端粒蛋白Rap1表达和转位与衰老炎症进程关联性研究

Cellular senescence is well-known to be the essential pathology of aging and age-related diseases. Inflammaging is resulted from the switching of cells from growing phenotype to secreting phenotype, which is called the senescence-associated secretory phenotype (SASP)， in response to DNA damage. It has been reported that Rap1 might link telomere length to NF-kB signaling. At long telomere, Rap1 exits within nucleus by binding to telomeres. As a consequence of telomere shortening, Rap1 molecules translocate from nucleus to cytoplasm, concentrate in the cytoplasm and therefore enhance NF-kB signaling through binding and activation of IKKs. Our preliminary data shows that compared to wild type, Rap1-/- Mφ exhibits low responsiveness of cytokine production while high responsiveness of cytoskeleton reorganization stimulated by LPS. Therefore, we formulate a hypothesis that telomeric protein Rap1 expression/translocation accelerates the inflammaging progression. We plan to conduct a series of comparative studies using macrophages of genetically overexpressed or depleted Rap1 as cell models, such as comparative studies on Rap1 expression and location between macrophages from young and elderly mouse/human individuals, cellular behaviors of Rap1-/- Mφ and Mφ from young mice, and cellular behaviors between mouse/human Mφ with ectopic expression of Rap1 and respective Mφ with aging phenotype. The differences of T cell behaviors will also be analyzed in the program due to the modulation of inflammation on T cells. The goal of this study is to provide new targets for treatment and prevention of infammaging.

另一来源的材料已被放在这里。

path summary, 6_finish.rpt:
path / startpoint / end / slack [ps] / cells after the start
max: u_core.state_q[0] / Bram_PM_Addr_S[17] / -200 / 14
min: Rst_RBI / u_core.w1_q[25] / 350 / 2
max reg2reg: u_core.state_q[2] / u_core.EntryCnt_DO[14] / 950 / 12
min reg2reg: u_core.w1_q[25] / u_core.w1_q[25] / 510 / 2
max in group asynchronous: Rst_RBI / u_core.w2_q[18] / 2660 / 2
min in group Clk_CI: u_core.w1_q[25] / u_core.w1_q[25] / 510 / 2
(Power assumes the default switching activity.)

细胞老化是衰老和衰老相关疾病的病理基础，DNA损伤积累等因素导致细胞老化，演变出"老化相关分泌表型"，衰老炎症是这一演变的结果。有报道指出，端粒缩短时端粒蛋白Rap1转位到细胞浆，增强NF-kB信息传递。我们初步实验表明，与野生型相比，Rap1-/-巨噬细胞（Mφ）对LPS的刺激，细胞因子分泌呈低反应性，而细胞骨架重构呈高反应性。为此，我们提出：由于端粒缩短，Rap1表达和转位加速衰老炎症进程的假说。项目拟采用基因敲除/沉默和转导策略，以小鼠和人的自然状态Mφ和遗传操作的Mφ为研究模型，进行一系列的比较性研究，例如，比较年青和年老鼠/人的Mφ中Rap1的表达水平和细胞内定位；Rap1-/- Mφ与年青小鼠Mφ细胞行为比较；Rap1转导人/鼠Mφ与对应的衰老表型Mφ细胞行为的比较。由于炎症对T细胞的调制作用，T细胞行为差异也属于本项目研究内容。项目的预期结果将为干预衰老炎症提供新的靶蛋白。

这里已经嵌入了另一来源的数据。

## src/rtl/lock_seq_pkg.sv

```systemverilog
// Shared definitions for the clocking-block reset sequencers: FSM encodings and a clog2 helper.
// Latency: none (package only).
// Backpressure: not applicable.
package lock_seq_pkg;

  // Sequencer FSM state encodings
  localparam logic [2:0] ST_WAIT_LOCK = 3'd0;
  localparam logic [2:0] ST_STABLE    = 3'd1;
  localparam logic [2:0] ST_RELEASE   = 3'd2;
  localparam logic [2:0] ST_RUN       = 3'd3;
  localparam logic [2:0] ST_MMCM_RST  = 3'd4;

  // Ceiling log2; returns 0 for values <= 1
  function automatic int clog2(input int value);
    int result;
    int v;
    result = 0;
    v = value - 1;
    while (v > 0) begin
      result = result + 1;
      v = v >> 1;
    end
    return result;
  endfunction

endpackage

```

## src/rtl/sync_ff_chain.sv

```systemverilog
// Generic async-reset single-bit synchroniser for slow level signals crossing into clk_i.
// Latency: d_i sampled at edge E appears on q_o after edge E+STAGES-1.
// Backpressure: none; free-running level path.
module sync_ff_chain #(
  parameter int STAGES = 2
) (
  input  logic clk_i,
  input  logic rst_n_i,
  input  logic d_i,
  output logic q_o
);

  logic [STAGES-1:0] sync_q;
  logic [STAGES-1:0] sync_d;

  // Shift the asynchronous input one stage deeper every cycle
  always_comb begin
    sync_d = {sync_q[STAGES-2:0], d_i};
  end

  // Synchroniser flops, cleared to "not locked" on reset
  always_ff @(posedge clk_i or negedge rst_n_i) begin
    if (!rst_n_i) begin
      sync_q <= '0;
    end else begin
      sync_q <= sync_d;
    end
  end

  assign q_o = sync_q[STAGES-1];

endmodule

```

## src/rtl/lock_reset_sequencer.sv

```systemverilog
// Qualifies MMCM LOCKED on the board clock and releases per-domain resets in order; pulses MMCM reset on timeout.
// Latency: rst_n_o[0] rises SYNC_STAGES+LOCK_STABLE_CYCLES edges after locked_i is first sampled high; loss drops resets within SYNC_STAGES+1 edges.
// Backpressure: none; all outputs are registered levels with no handshake.
module lock_reset_sequencer
  import lock_seq_pkg::*;
#(
  parameter int SYNC_STAGES         = 2,
  parameter int LOCK_STABLE_CYCLES  = 1024,
  parameter int STAGGER_CYCLES      = 16,
  parameter int N_RESETS            = 3,
  parameter int LOCK_TIMEOUT_CYCLES = 80000,
  parameter int MMCM_RST_CYCLES     = 8,
  parameter int CNT_W               = 8
) (
  input  logic                clk_i,
  input  logic                rst_n_i,
  input  logic                locked_i,
  output logic                mmcm_rst_o,
  output logic [N_RESETS-1:0] rst_n_o,
  output logic                ready_o,
  output logic [CNT_W-1:0]    lock_loss_count_o
);

  // One counter is shared by the timeout, stability, stagger and pulse phases,
  // so it is sized for the widest of them.
  localparam int TO_W  = clog2(LOCK_TIMEOUT_CYCLES);
  localparam int STB_W = clog2(LOCK_STABLE_CYCLES + 1);
  localparam int SG_W  = clog2(STAGGER_CYCLES);
  localparam int MR_W  = clog2(MMCM_RST_CYCLES);
  localparam int W_A   = (TO_W > STB_W) ? TO_W : STB_W;
  localparam int W_B   = (SG_W > MR_W) ? SG_W : MR_W;
  localparam int W_AB  = (W_A > W_B) ? W_A : W_B;
  localparam int CTR_W = (W_AB > 1) ? W_AB : 1;

  logic                lock_sync;

  logic [2:0]          state_q, state_d;
  logic [CTR_W-1:0]    cnt_q, cnt_d;
  logic [N_RESETS-1:0] rst_n_q, rst_n_d;
  logic                ready_q, ready_d;
  logic                mmcm_rst_q, mmcm_rst_d;
  logic [CNT_W-1:0]    loss_cnt_q, loss_cnt_d;

  logic                timeout_hit;
  logic                stable_done;
  logic                stagger_done;
  logic                pulse_done;
  logic [N_RESETS-1:0] rst_shift;
  logic                last_release;

  sync_ff_chain #(
    .STAGES (SYNC_STAGES)
  ) u_lock_sync (
    .clk_i   (clk_i),
    .rst_n_i (rst_n_i),
    .d_i     (locked_i),
    .q_o     (lock_sync)
  );

  assign timeout_hit  = (cnt_q == CTR_W'(LOCK_TIMEOUT_CYCLES - 1));
  assign stable_done  = (cnt_q == CTR_W'(LOCK_STABLE_CYCLES - 1));
  assign stagger_done = (cnt_q == CTR_W'(STAGGER_CYCLES - 1));
  assign pulse_done   = (cnt_q == CTR_W'(MMCM_RST_CYCLES - 1));
  // Releasing one more bit: shift the released mask up and fill bit 0,
  // so bits can only ever come out of reset in index order.
  assign rst_shift    = (rst_n_q << 1) | N_RESETS'(1);
  assign last_release = &rst_shift;

  // State, shared counter and registered outputs
  always_ff @(posedge clk_i or negedge rst_n_i) begin
    if (!rst_n_i) begin
      state_q    <= ST_WAIT_LOCK;
      cnt_q      <= '0;
      rst_n_q    <= '0;
      ready_q    <= 1'b0;
      mmcm_rst_q <= 1'b0;
      loss_cnt_q <= '0;
    end else begin
      state_q    <= state_d;
      cnt_q      <= cnt_d;
      rst_n_q    <= rst_n_d;
      ready_q    <= ready_d;
      mmcm_rst_q <= mmcm_rst_d;
      loss_cnt_q <= loss_cnt_d;
    end
  end

  // Next state and shared counter; every exit clears the counter for the next phase
  always_comb begin
    state_d = state_q;
    cnt_d   = cnt_q;
    case (state_q)
      ST_WAIT_LOCK: begin
        if (lock_sync) begin
          state_d = ST_STABLE;
          cnt_d   = '0;
        end else if (timeout_hit) begin
          state_d = ST_MMCM_RST;
          cnt_d   = '0;
        end else begin
          cnt_d = cnt_q + CTR_W'(1);
        end
      end
      ST_STABLE: begin
        if (!lock_sync) begin
          state_d = ST_WAIT_LOCK;
          cnt_d   = '0;
        end else if (stable_done) begin
          state_d = (N_RESETS == 1) ? ST_RUN : ST_RELEASE;
          cnt_d   = '0;
        end else begin
          cnt_d = cnt_q + CTR_W'(1);
        end
      end
      ST_RELEASE: begin
        if (!lock_sync) begin
          state_d = ST_WAIT_LOCK;
          cnt_d   = '0;
        end else if (stagger_done) begin
          cnt_d = '0;
          if (last_release) begin
            state_d = ST_RUN;
          end
        end else begin
          cnt_d = cnt_q + CTR_W'(1);
        end
      end
      ST_RUN: begin
        if (!lock_sync) begin
          state_d = ST_WAIT_LOCK;
          cnt_d   = '0;
        end
      end
      ST_MMCM_RST: begin
        // Lock status is deliberately ignored while the MMCM is being reset
        if (pulse_done) begin
          state_d = ST_WAIT_LOCK;
          cnt_d   = '0;
        end else begin
          cnt_d = cnt_q + CTR_W'(1);
        end
      end
      default: begin
        state_d = ST_WAIT_LOCK;
        cnt_d   = '0;
      end
    endcase
  end

  // Next values of the registered outputs, aligned with the state transitions above
  always_comb begin
    rst_n_d    = rst_n_q;
    ready_d    = ready_q;
    mmcm_rst_d = 1'b0;
    loss_cnt_d = loss_cnt_q;
    case (state_q)
      ST_WAIT_LOCK: begin
        if (!lock_sync && timeout_hit) begin
          mmcm_rst_d = 1'b1;
        end
      end
      ST_STABLE: begin
        if (lock_sync && stable_done) begin
          rst_n_d = N_RESETS'(1);
          ready_d = (N_RESETS == 1);
        end
      end
      ST_RELEASE, ST_RUN: begin
        if (!lock_sync) begin
          rst_n_d = '0;
          ready_d = 1'b0;
          if (loss_cnt_q != '1) begin
            loss_cnt_d = loss_cnt_q + CNT_W'(1);
          end
        end else if (state_q == ST_RELEASE && stagger_done) begin
          rst_n_d = rst_shift;
          ready_d = last_release;
        end
      end
      ST_MMCM_RST: begin
        mmcm_rst_d = !pulse_done;
      end
      default: begin
        rst_n_d = '0;
        ready_d = 1'b0;
      end
    endcase
  end

  assign mmcm_rst_o        = mmcm_rst_q;
  assign rst_n_o           = rst_n_q;
  assign ready_o           = ready_q;
  assign lock_loss_count_o = loss_cnt_q;

endmodule

```

## config.mk

```make
export PLATFORM = sky130hd
export DESIGN_NAME = lock_reset_sequencer
export DESIGN_NICKNAME = d
export VERILOG_FILES = /design/src/rtl/lock_seq_pkg.sv /design/src/rtl/sync_ff_chain.sv /design/src/rtl/lock_reset_sequencer.sv
export SDC_FILE = /design/constraint.sdc
export NUM_CORES = 1
export LEC_CHECK = 0
export ABC_AREA = 1
export BUFFER_PORTS_ARGS = -buffer_cell sky130_fd_sc_hd__buf_2
export CORE_MARGIN = 3
export CORE_UTILIZATION = 45
export CTS_CLUSTER_DIAMETER = 30
export DETAILED_ROUTE_END_ITERATION = 10
export GPL_TIMING_DRIVEN = 0
export PLACE_DENSITY_LB_ADDON = 0.15
export SYNTH_ARGS = -nofsm -noshare
export SYNTH_HDL_FRONTEND = slang
export SYNTH_HIERARCHICAL = 1
export SYNTH_SLANG_ARGS = --single-unit
```

## constraint.sdc

```tcl
create_clock -name clk_i -period 2 [get_ports clk_i]
set_clock_uncertainty 0.05 [all_clocks]
set_input_delay 0.3 -clock clk_i [delete_from_list [all_inputs] [get_ports clk_i]]
set_output_delay 0.3 -clock clk_i [all_outputs]
set_load 0.02 [all_outputs]
```

==> run_summary.xml, run 1 <==
<?xml version="1.0" encoding="UTF-8"?>
<metrics>
  <group name="status">
    <metric name="run_status" unit="">completed</metric>
  </group>
  <group name="drt">
    <metric name="drt-vias-per-instance" unit="">5.08</metric>
    <metric name="post_drt_wl_per_cell" unit="µm">12.4</metric>
    <metric name="routed_wirelength" unit="µm">4670</metric>
    <metric name="routed-via-count" unit="">1916</metric>
    <metric name="drtAntennaViolNets" unit="">0</metric>
    <metric name="drt_pass1_iterations" unit="">5</metric>
    <metric name="drtIter0Drc" unit="">161</metric>
    <metric name="remaining_drc_errors" unit="">0</metric>
  </group>
  <group name="hold_path">
    <metric name="worst_hold_path_type" unit="">input port to async pin</metric>
  </group>
  <group name="floorplanning">
    <metric name="fp.coreArea" unit="mm²">0.00447</metric>
    <metric name="initial_core_util" unit="%">47.7</metric>
    <metric name="floorplan.die.width" unit="µm">74.8</metric>
    <metric name="io_pins" unit="">16</metric>
    <metric name="overall_die_area" unit="mm²">0.00560</metric>
    <metric name="floorplan.die.height" unit="µm">74.8</metric>
    <metric name="core.rowCount" unit="">24</metric>
  </group>
  <group name="cells_and_area">
    <metric name="drive_gt1_share" unit="%">19.7</metric>
    <metric name="final_common_cell" unit="">sky130_fd_sc_hd__nand2_1</metric>
    <metric name="most_frequent_cells_in_the_layout" unit="">sky130_fd_sc_hd__nand2_1 (82), sky130_fd_sc_hd__nor2_1 (43), sky130_fd_sc_hd__dfrtp_1 (35)</metric>
    <metric name="antenna-diode-count" unit="">0</metric>
    <metric name="final_util" unit="%">56.3</metric>
    <metric name="area_growth_syn_to_layout" unit="%">18.1</metric>
    <metric name="layout.nets" unit="">329</metric>
    <metric name="final_cell_area" unit="mm²">0.00252</metric>
  </group>
  <group name="grt">
    <metric name="maximum_number_of_pins_on_one_net_before_global_route_repair" unit="">36</metric>
    <metric name="gr-usage-all-layers" unit="%">17.6</metric>
    <metric name="overflow" unit="">0</metric>
    <metric name="grt_pass1_wl" unit="µm">7600</metric>
    <metric name="initial_antenna_violation_count" unit="">0</metric>
    <metric name="via_count_of_the_first_global_routing_pass" unit="">1687</metric>
  </group>
  <group name="setup_path">
    <metric name="critical_path_arrival" unit="ns">2.03</metric>
    <metric name="crit_type" unit="">flop to flop</metric>
    <metric name="timing.critical_path.slowest_stage_cell" unit="">sky130_fd_sc_hd__dfrtp_1</metric>
    <metric name="worstReg2RegEnd" unit="">cnt_q[2]</metric>
    <metric name="cp_data_required_time" unit="ns">2.12</metric>
    <metric name="critical_path.cell_chain" unit="">ha_2, nand2_2, nor2_4, nand2_4, nor2_4, nand2_2, nand2_2, nand2_4, inv_4, nand2_8, nor2_4, nor2_2</metric>
    <metric name="crit-reg2reg-launch" unit="">cnt_q[1]</metric>
    <metric name="crit_path_start_kind" unit="">flop</metric>
    <metric name="crit_path_max_incr_delay" unit="ns">0.40</metric>
    <metric name="critical_path.endpoint_type" unit="">flop</metric>
    <metric name="worst-r2r-setup-slack" unit="ns">0.09</metric>
    <metric name="r2r.worst_path.cells" unit="">12</metric>
    <metric name="crit_path_max_fanout" unit="">5</metric>
  </group>
  <group name="sta">
    <metric name="fmaxAchievable" unit="MHz">524</metric>
    <metric name="post-route-period-util" unit="%">95.5</metric>
    <metric name="report.final.hold_viol_count" unit="">0</metric>
    <metric name="setup_tns" unit="ns">0</metric>
    <metric name="fin_crit" unit="ns">1.91</metric>
    <metric name="grt_setup_unrepaired" unit="">true</metric>
    <metric name="normalized_max_slew_margin" unit="%">46.7</metric>
    <metric name="timing_max_transition_violations_final" unit="">0</metric>
    <metric name="timing.final.setup_violations" unit="">0</metric>
    <metric name="worst_slew_pin_slew" unit="ns">0.800</metric>
  </group>
  <group name="power">
    <metric name="share_comb_of_total_power" unit="%">33.3</metric>
    <metric name="power.share.sequential" unit="%">35.5</metric>
    <metric name="total_leakage_power" unit="nW">1.27</metric>
    <metric name="total_switching_power" unit="mW">0.904</metric>
    <metric name="ir_drop" unit="mV">0.563</metric>
    <metric name="switching_share" unit="%">36.6</metric>
    <metric name="cell_internal_pwr" unit="mW">1.56</metric>
    <metric name="power.density" unit="mW/mm²">980</metric>
    <metric name="clockPowerShare" unit="%">31.2</metric>
  </group>
  <group name="clock_network">
    <metric name="clockRootBuffer" unit="">sky130_fd_sc_hd__clkbuf_8</metric>
    <metric name="cts_buffer_depth" unit="">2</metric>
    <metric name="cts_htree_levels" unit="">2</metric>
    <metric name="number_of_buffers_inserted_during_clock_tree_synthesis" unit="">5</metric>
    <metric name="cts_hold_buf" unit="">0</metric>
    <metric name="clock_input_transition_at_the_sequential_cells_of_the_worst_setup_and_hold_paths" unit="ns">0.08</metric>
    <metric name="clock_tree_from_tritoncts" unit="">built</metric>
    <metric name="clock_sinks" unit="">35</metric>
    <metric name="clkLatencyLatePin" unit="ns">0.29</metric>
  </group>
  <group name="yosys">
    <metric name="post_synth_num_cell_types" unit="">26</metric>
    <metric name="synth.net_count" unit="">299</metric>
    <metric name="yosysSeqAreaShare" unit="%">41.1</metric>
    <metric name="synth-warning-count" unit="">6</metric>
    <metric name="syn_area_per_cell" unit="µm²">7.25</metric>
    <metric name="post_synthesis_register_bit_count" unit="">35</metric>
    <metric name="synthesized_cell_area" unit="mm²">0.00213</metric>
    <metric name="netlist_instances" unit="">294</metric>
  </group>
  <group name="placement">
    <metric name="numPortBuffers" unit="">15</metric>
    <metric name="globalplace.congestion" unit="">0.883</metric>
    <metric name="detailedPlacementHpwl" unit="µm">3270</metric>
    <metric name="post_dp_cell_area" unit="mm²">0.00227</metric>
  </group>
  <group name="flow_run">
    <metric name="maxCapViolCount" unit="">0</metric>
  </group>
</metrics>
==> per-layer routing <==
layer / vias up / GRT usage, % / share of wire [%]
met5: - / 0 / 0
met4: 0 / 5.73 / 1.3
met3: 6 / 4.41 / 5.1
met2: 51 / 25.8 / 45
met1: 864 / 25.5 / 49
li1: 995 / - / -
==> cells in the mapped netlist <==
cell type / n / area share (%)
sky130_fd_sc_hd__nor2_4: 3 / 1.6
sky130_fd_sc_hd__nand3b_1: 4 / 1.4
sky130_fd_sc_hd__nor2_2: 5 / 1.5
sky130_fd_sc_hd__nor2_8: 1 / 0.94
sky130_fd_sc_hd__nand2_2: 1 / 0.29
sky130_fd_sc_hd__nand2_4: 2 / 1.1
sky130_fd_sc_hd__nand2_1: 89 / 16
sky130_fd_sc_hd__o31ai_1: 2 / 0.70
sky130_fd_sc_hd__nor4_1: 1 / 0.29
sky130_fd_sc_hd__inv_2: 1 / 0.18
sky130_fd_sc_hd__xor2_1: 11 / 4.5
sky130_fd_sc_hd__a21o_1: 1 / 0.35
sky130_fd_sc_hd__dfrtp_1: 35 / 41
sky130_fd_sc_hd__clkinv_2: 1 / 0.23
sky130_fd_sc_hd__o21ai_2: 1 / 0.41
sky130_fd_sc_hd__nand4_1: 10 / 2.9
sky130_fd_sc_hd__ha_1: 2 / 1.2
sky130_fd_sc_hd__o21ai_0: 11 / 2.6
sky130_fd_sc_hd__inv_1: 28 / 4.9
sky130_fd_sc_hd__buf_4: 1 / 0.35
sky130_fd_sc_hd__and3_1: 1 / 0.29
sky130_fd_sc_hd__nor3_1: 11 / 2.6
sky130_fd_sc_hd__nand3_1: 19 / 4.5
sky130_fd_sc_hd__nor2_1: 45 / 7.9
sky130_fd_sc_hd__buf_2: 4 / 0.94
sky130_fd_sc_hd__xnor2_1: 4 / 1.6
==> worst max-delay path: cells and delay by family (launching register included) <==
| kind | cells | cell delay [ns] |
|---|---|---|
| buffers and inverters | 1 | 0.08 |
| and+or+nand+nor | 10 | 1.05 |
| adders and majority gates | 1 | 0.21 |
| DFF | 1 | 0.40 |
==> kinds of logic after synthesis <==
group,after synthesis,synth area share (%)
DFF,35,41.1
adders and majority gates,2,1.17
buffers and inverters,35,6.63
AOI/OAI and AO/OA,15,4.05
and+or+nand+nor,192,40.9
xor gates and xnor gates,15,6.16
==> power by group through the flow <==
stage / registers, mW / clock network [mW] / logic [mW]
2_1_floorplan: 0.932 / 0 / 0.464
3_3_place_gp: 0.888 / 0 / 0.690
3_5_place_dp: 0.891 / 0 / 0.689
4_1_cts: 0.877 / 0.785 / 0.692
5_1_grt: 0.894 / 0.823 / 0.912
6_report: 0.877 / 0.770 / 0.820
==> worst max path at each step <==
| stage | to | startpoint | depth (start not counted) | slack, ns |
|---|---|---|---|---|
| finish | cnt_q[2] | cnt_q[1] | 12 | 0.09 |
| global route | cnt_q[5] | cnt_q[1] | 12 | -0.03 |
| CTS | cnt_q[16] | cnt_q[0] | 10 | 0.10 |
| detailed placement | cnt_q[16] | cnt_q[0] | 10 | 0.12 |
| global placement | cnt_q[16] | cnt_q[0] | 10 | 0.14 |
| floorplan | cnt_q[10] | cnt_q[0] | 12 | 0.38 |
==> per-stage QoR <==
| stage | worst slack, ns | hold WS [ns] | instances | total power, mW |
|---|---|---|---|---|
| floorplan | 0.377 | -0.0456 | 294 | 1.40 |
| detailed placement | 0.119 | 0.293 | 361 | 1.58 |
| global route | -0.0266 | 0.0503 | 377 | 2.63 |
| global placement | 0.142 | 0.286 | 361 | 1.58 |
| finish | 0.0900 | 0.0315 | 377 | 2.47 |
| CTS | 0.104 | 0.0522 | 369 | 2.35 |
==> final cells by class <==
| cell class | instances | area [µm²] |
|---|---|---|
| multi-input combinational | 225 | 1170 |
| buffer | 5 | 27.5 |
| sequential | 35 | 876 |
| clock inverter | 3 | 67.6 |
| tap | 52 | 65.1 |
| clock buffer | 5 | 68.8 |
| fill | 426 | 1960 |
| inverter | 30 | 115 |
| timing repair buffer | 22 | 128 |
==> state kept, by name (all words and copies together) (netlist names) <==
name                count
rst_n_o                 3
mmcm_rst_o              1
lock_loss_count_o       8
ready_o                 1
cnt_q                  17
state_q                 3
u_lock_sync/sync_q      2
==> what timing repair did <==
action | in CTS | in global routing
buffers inserted | 0 | 7
endpoints found under the setup margin | 0 | 16
gates resized for setup | 0 | 16
No activity file was read; power rests on OpenSTA's default activity.
==> run 2: changes to the inputs <==
- SLEW_MARGIN: unset -> 15
- clock period: 2 -> 1.8 ns (I/O delays scaled with it)
==> run 2 against run 1 <==
  * Wire length is 1.0% higher
  * Critical path depth did not move
  * Core utilization rose by 0.95 points
  * Clock power increased by 11%
  * Global-route usage grew 1.1 points
  * Largest power group is now combinational logic
  * Largest cell class unchanged
  * Final area rose by 1.7%
  * The run now ends with setup timing left
  * Non-clock buffer count increased by 3
  * Cell count rose by 0.80%
  * Sequential power grew 10%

项目背景：.细胞老化是衰老和衰老相关疾病的病理基础，DNA损伤积累等因素导致细胞老化，演变出“老化相关分泌表型”，衰老炎症是这一演变的结果。随着年龄的增大，细胞复制的次数越多，染色体端粒的损伤也越明显，进而引发线粒体功能障碍。有报道指出，端粒缩短时端粒蛋白Rap1 转位到细胞浆，增强NF-kB 信息传递。.主要研究内容：.包括体外研究和体内研究。在体外实验中，以免疫细胞（淋巴细胞和巨噬细胞）为研究对象，对比研究了细胞的活化、增殖、分化、凋亡等。包括：衰老和年青的野生型小鼠免疫细胞，Rap1 敲除和野生型的小鼠免疫细胞，老年人和年青人免疫细胞。在体内实验中，向老年鼠和年青鼠以及野生型和Rap1敲除鼠的腹腔中注射高剂量的大肠杆菌建立急性腹膜炎小鼠模型，对比小鼠的存活率以及体内的炎症水平。.重要结果：.1、与年青的野生型相比，年青的Rap1-/-小鼠的巨噬细胞呈现长期存活，对LPS刺激呈现低反应性，低表达协调刺激分子，较高的细胞骨架重构能力，高水平的迁移和吞噬，对钙离子过载引发的凋亡呈现抵抗性；年青的Rap1-/-小鼠的T淋巴细胞对刺激剂引起的活化、增殖和促炎细胞因子分泌呈现低反应性；年青的Rap1-/-小鼠的胸腺细胞的生理性自发凋亡率和地塞米松诱导凋亡率较低；.2、与年青的野生型小鼠相比，衰老的野生型小鼠的T细胞对刺激剂引起的活化、增殖和细胞因子分泌呈现低反应性；.3、与衰老的野生型小鼠相比，衰老的Rap1-/-小鼠巨噬细胞呈现长期存活，低表达协同刺激分子；.4、与年青人相比，老年人的T细胞呈现高活化水平和低增殖能力，分泌较高的促炎细胞因子，表达高水平的凋亡相关分子；.5、与野生型相比，Rap1沉默的人巨噬细胞对LPS刺激呈现反应性；.6、与衰老的野生型小鼠相比，衰老的Rap1-/-小鼠具有较高的胸腺指数；.7、在急性炎症小鼠模型实验中，发现Rap1-/-小鼠的存活率较野生型高，且Rap1-/-小鼠分泌的促炎细胞因子水平较低；发现年青小鼠的存活率较衰老小鼠高，虽然年青小鼠分泌的促炎细胞因子水平较高。.关键数据及其科学意义：.本项目发现Rap1参与了调控免疫功能及炎症水平，为进一步证实“端粒缩短、Rap1转位、NF-kB激活、衰老炎症四者互为因果；Rap1是衰老炎症的加速器”这一工作假说奠定基础，Rap1有望成为继mTOR之后的另一个“成功衰老”的调控靶点。